Brighter than the Sun

a novel by Rolf A. F. Witzsche

Page 75

Chapter 5: The Sound of a Bird Woke Me.

     "Tell me," I asked her, "what prompted you tonight to take your nightgown off?"

     She grinned. "It was necessary! If you could have seen yourself, you wouldn't ask. You needed it off. But more than you, I needed this done. For most of my life I had hid beneath my wedding veil. Frank was everything to me, but it wasn't because this union was the pinnacle of my existence, as I told myself it was, but because there was nothing else. When the PA system announced in Vancouver that we had only fifteen minutes left to live, my whole world was suddenly empty. I needed Frank, but Frank wasn't there. Suddenly the whole airport erupted into a mad scramble. Everybody rushed about to get on a plane, any plane, to get away! People were crushed to death. Can you imagine what this was like? Then someone taps you on the shoulder. A stranger stands in front of you with a yearning to appreciate one final moment to live as a human being. Paul, in those moments before you die, you don't think anymore, you react by reflexes, you live by what's deep inside you. I embraced this man, can you believe this. The experience changed my life!"

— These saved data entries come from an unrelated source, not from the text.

## src/rtl/wdog_reset_ctrl.sv

```systemverilog
module wdog_reset_ctrl #(
  parameter int ADDR_W = 10,
  parameter logic [ADDR_W-1:0] BASE = 'h300,
  parameter int TIMEOUT_CYC = 81_250_000,
  localparam int CNT_W = $clog2(TIMEOUT_CYC)
) (
  input  logic              clk,
  input  logic              hard_rst_n,
  input  logic              io_wr,
  input  logic [ADDR_W-1:0] io_addr,
  input  logic [7:0]        io_wdata,
  output logic [7:0]        ctrl_q,
  output logic              wdog_en,
  output logic              dac_en,
  output logic              enc_init,
  output logic              relay_clr,
  output logic              sys_rst_n
);
  localparam logic [ADDR_W-1:0] A_SOFT = ADDR_W'(BASE + 11);
  localparam logic [ADDR_W-1:0] A_CTRL = ADDR_W'(BASE + 12);
  localparam logic [ADDR_W-1:0] A_DOG  = ADDR_W'(BASE + 15);
  localparam logic [CNT_W-1:0]  LAST   = CNT_W'(TIMEOUT_CYC - 1);

  logic [1:0] sync;
  logic hard_sync, soft_p, local_rst, fired;
  logic [CNT_W-1:0] cnt;
  logic wr_soft, wr_ctrl, wr_dog, restart, tick;
  logic unused_bits;

  always_ff @(posedge clk or negedge hard_rst_n)
    if (!hard_rst_n) sync <= 2'b00;
    else             sync <= {sync[0], 1'b1};

  assign hard_sync = ~sync[1];
  assign wr_soft   = io_wr && io_addr == A_SOFT;
  assign wr_ctrl   = io_wr && io_addr == A_CTRL;
  assign wr_dog    = io_wr && io_addr == A_DOG;
  assign local_rst = hard_sync | soft_p;

  always_ff @(posedge clk)
    if (hard_sync) soft_p <= 1'b0;
    else           soft_p <= wr_soft;

  always_ff @(posedge clk)
    if (local_rst) begin
      wdog_en <= 1'b0;
      dac_en  <= 1'b0;
    end else if (wr_ctrl) begin
      wdog_en <= io_wdata[0];
      dac_en  <= io_wdata[1];
    end

  assign restart = (wr_ctrl && (io_wdata[0] ? !wdog_en : 1'b1)) || (wr_dog && wdog_en);
  assign tick    = wdog_en && cnt == LAST && !restart && !local_rst;

  always_ff @(posedge clk)
    if (local_rst || restart)                  cnt <= '0;
    else if (wdog_en && !fired && cnt != LAST) cnt <= cnt + 1'b1;

  always_ff @(posedge clk)
    if (hard_sync) fired <= 1'b0;
    else if (tick) fired <= 1'b1;

  assign ctrl_q      = {6'b0, dac_en, wdog_en};
  assign enc_init    = local_rst;
  assign relay_clr   = local_rst;
  assign sys_rst_n   = ~fired;
  assign unused_bits = &{1'b0, io_wdata[7:2]};
endmodule


```

## config.mk

```make
export PLATFORM = sky130hd
export DESIGN_NAME = wdog_reset_ctrl
export DESIGN_NICKNAME = d
export VERILOG_FILES = /design/src/rtl/wdog_reset_ctrl.sv
export SDC_FILE = /design/constraint.sdc
export NUM_CORES = 1
export LEC_CHECK = 0
export BUFFER_PORTS_ARGS = -buffer_cell sky130_fd_sc_hd__buf_4
export CAP_MARGIN = 20
export CORE_MARGIN = 2
export CORE_UTILIZATION = 57
export DETAILED_ROUTE_END_ITERATION = 8
export PLACE_DENSITY = 0.82
export SYNTH_ARGS = -nofsm -noshare
export SYNTH_HDL_FRONTEND = slang
export SYNTH_SLANG_ARGS = --single-unit
export TNS_END_PERCENT = 5
```

## constraint.sdc

```tcl
create_clock -name clk -period 3.66 [get_ports clk]
set_input_delay 0.732 -clock clk [delete_from_list [all_inputs] [get_ports clk]]
set_output_delay 0.732 -clock clk [all_outputs]
set_load 0.005 [all_outputs]
```

==> summary.md <==
| Metric | Value |
|---|---|
| Total GRT Usage | roughly 22% |
| Crit start category | flip-flop |
| Reg2Reg Depth | 6 |
| Initial antenna violation count | 0 |
| #FFs+latches synth | 33 |
| Top-level I/O count | 34 |
| Status | finished clean |
| Core area | just under 3000 um^2 |
| R2r startpoint | cnt[0] |
| Antenna viol nets, final | 0 |
| # diodes | 0 |
| Post-synth EDFFs | 0 |
| Cells after synthesis | a little over 200 |
| Placed insts | between 200 and 250 |
| Warnings from Yosys | 0 |
| IO buf count | 21 |
| Die Span Y | 59.2 um |
| FF-to-FF End | cnt[22] |
| CTS sink cnt | 33 |
| Fraction of layout cells with a size suffix above 1 | ~17% |
| Max cap viols | 0 |
| RSZ-0062 raised after global routing | false |
| Worst-path fanout max | 7 |
| Power Dens Cells | 317 nW/um^2 |
| Synth async-reset ratio | a little over 6% |
| Final Hold Fails | 0 |
| Yosys top cell area share | a little over a third |
| Starting density of the core | a little under 60% |
| Die W | a little under 60 um |
| CTS Buf Count | 5 |
| Req. time, crit path | just under 4 ns |
| DR WL/cell | between 10 and 15 um |
| Layout Nets | 240 |
| Max Clk Rate | between 400 and 500 MHz |
| Final Core Density | between 60% and 70% |
| Max Root-Sink Buffers | 2 |
| Peak supply drop | ~190 uV |
| FF-to-FF setup slack | approximately 1.6 ns |
| Cell area after synthesis | about 1700 um^2 |
| Yosys cell types | 45 |
| GRT overflow | 0 |
| Skew-Pair Late Insertion Delay | between 0.3 and 0.4 ns |
| Setup crit end kind | flip-flop |
| Lkg Pwr | a little under 0.7 nW |
| Vias in the first global route | approximately 1300 |
| Hold-fix buffers, CTS | 0 |
| Routed WL | approximately 3400 um |
| Hold slack final | 0.139 ns |
| Layout area overhead | 9.66% |
| Synth area leaders | dfxtp_1 36%, nor2_1 6.5%, xnor2_1 5.6% |
| Via total after detailed routing | 1439 |
| DP Wirelength | around 2500 um |
| Full die area | about 3500 um^2 |
| First-pass GRT wire length | ~5900 um |
| Vias/cell | roughly 5.7 |
| Placer Congestion | 0.826 |
| Rows | 20 |
| DRC viols | 0 |
| Post-CTS Setup Bufs | 0 |
| Cts repair resizes | 0 |
| Slew Limit Fails | 0 |
| Seq/Total Area, Yosys | 38.6% |
| Final period util | around 57% |
| CP Data Arrival Time | 2.30 ns |
| Least-Margin Pin Slew | about 0.87 ns |
| Fin crit period | between 2 and 2.5 ns |
| Pin count of the biggest net entering global routing | 29 |
| Clock skew | approximately 0.009 ns |
| DRT Pass-1 Iters | 5 |
| Reg clk slew, reported paths | around 0.10 ns |
| Area leader, netlist | dfxtp_1 |
| H-Tree Depth | 2 |
| Final setup TNS | 0 ns |
| Worst rel slew slack | a little over two fifths |
| Hold Path Class | in2async |
| Crit path kind | reg2reg |
| # setup viols final | 0 |
| Final cell count without fillers | ~250 |
| Clock Tree Root | clkbuf_4 |
| Initial drt markers | 70 |
| Ys flop type | dfxtp_1 |
| Syn Area/Cell | ~8.6 um^2 |
| CTS tree | yes |
[routing by layer]
| layer | vias to the layer above | GRT usage (%) | part of all wire [%] |
|---|---|---|---|
| met5 | - | 0 | 0 |
| met4 | 0 | 8.77 | 1.8 |
| met3 | 9 | 6.11 | 7.0 |
| met2 | 51 | 32.4 | 43 |
| met1 | 648 | 30.4 | 48 |
| li1 | 731 | - | - |
[critical path, stage by stage (launching register included)]
cell and delay [ns]:
dfxtp_1 0.37, ha_1 0.21, nand3_2 0.14, nor3_1 0.74
nand4_1 0.24, xnor2_1 0.20, nor2_1 0.05
[cell usage in the layout (no fill, tap or decap), types with 2 or more instances in the layout]
cell	netlist	routed
or2_2	3	3
nand3_1	9	9
buf_4	11	21
inv_1	5	5
mux2i_1	3	3
clkbuf_1	1	2
nor4b_1	4	4
o21ai_0	6	6
or3_1	4	4
or3_2	2	2
clkbuf_4	0	5
nand4_1	11	11
dfrtp_1	2	2
dfxtp_1	31	31
nor3b_1	2	2
nand4b_1	3	3
nor4_1	7	7
and4_1	4	4
nor2_1	30	30
nor4bb_1	2	2
xor2_1	9	9
nand2_1	9	9
a21oi_1	7	7
conb_1	2	7
nand2b_1	2	2
xnor2_1	11	11
[kinds of logic (layout without fill, tap and decap cells)]
family / after synthesis / after routing / share of synthesized area (%)
compound gates: 16 / 16 / 4.90
xor+xnor: 20 / 20 / 10.1
fa+ha+maj: 1 / 1 / 0.721
buf+inv: 22 / 34 / 7.35
flops: 33 / 33 / 38.6
mux: 3 / 3 / 1.73
other cells: 2 / 7 / 0.433
simple gates: 105 / 105 / 36.1
[metrics by stage]
| stage | power, mW | setup WS (ns) | cell area [um^2] |
|---|---|---|---|
| 5_1_grt | 0.617 | 1.34 | 1900 |
| 3_3_place_gp | 0.393 | 1.45 | 1840 |
| 3_5_place_dp | 0.393 | 1.42 | 1840 |
| 2_1_floorplan | 0.383 | 1.66 | 1750 |
| 6_report | 0.603 | 1.58 | 1900 |
| 4_1_cts | 0.603 | 1.61 | 1900 |
[final cells by class]
cell class	instances	area (um^2)
flip-flops and latches	33	671
clock buffers	8	58.8
fillers	248	1070
multi-input cells	152	956
well taps	33	41.3
repair buffers	21	158
inverters	5	18.8
[where the power goes]
part	switching (mW)	internal, mW
registers	0.000608	0.360
logic	0.0111	0.0127
clock network	0.123	0.0947
total	0.135	0.468
[state kept, by name, summed over array words and instances, names as in the netlist]
register	flops
sync	2
dac_en	1
fired	1
cnt	27
soft_p	1
wdog_en	1
[worst max path at each step]
stage	start	end	slack [ns]	cells after the start
floorplan	io_addr[0]	cnt[0]	1.66	7
global placement	io_addr[4]	fired	1.45	6
detailed placement	io_addr[0]	fired	1.42	6
CTS	cnt[0]	cnt[22]	1.61	6
global route	cnt[0]	cnt[22]	1.34	6
finish	cnt[0]	cnt[22]	1.58	6
[cells in the mapped netlist (2+ instances only)]
master,n
a21oi_1,7
and4_1,4
buf_1,2
buf_2,2
buf_4,11
conb_1,2
dfrtp_1,2
dfxtp_1,31
inv_1,5
mux2i_1,3
nand2_1,9
nand2b_1,2
nand3_1,9
nand4_1,11
nand4b_1,3
nor2_1,30
nor3b_1,2
nor4_1,7
nor4b_1,4
nor4bb_1,2
o21ai_0,6
or2_2,3
or3_1,4
or3_2,2
xnor2_1,11
xor2_1,9
(Power assumes the default switching activity.)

     I didn't know how to respond. I didn't know whether to shake my head or nod.

     "Paul, when it became evident later on, that we were going to survive, Frank came to mind, and with it a feeling that I had done some great wickedness to Frank. I felt ashamed for it, but out of the depth of my soul came another message, a deep-seated protest. What should I be ashamed of? Ones feelings aren't the domain of another. My feelings are mine, not Frank's! In reacting to them to what flows from the depth of my soul, how could I possibly hurt Frank, unless he regarded me, indeed, as his property, which I was sure he never had."

     "It felt so good being myself at last," she said. "It overwhelmed me. In this tumultuous overturning I saw myself no longer as Frank's wife, but as simply me. I saw a person standing on her own two feet, though still deeply in love with Frank, except this love was suddenly richer. Now, this new dimension of love has expanded to also include you, fully, and the world," she grinned.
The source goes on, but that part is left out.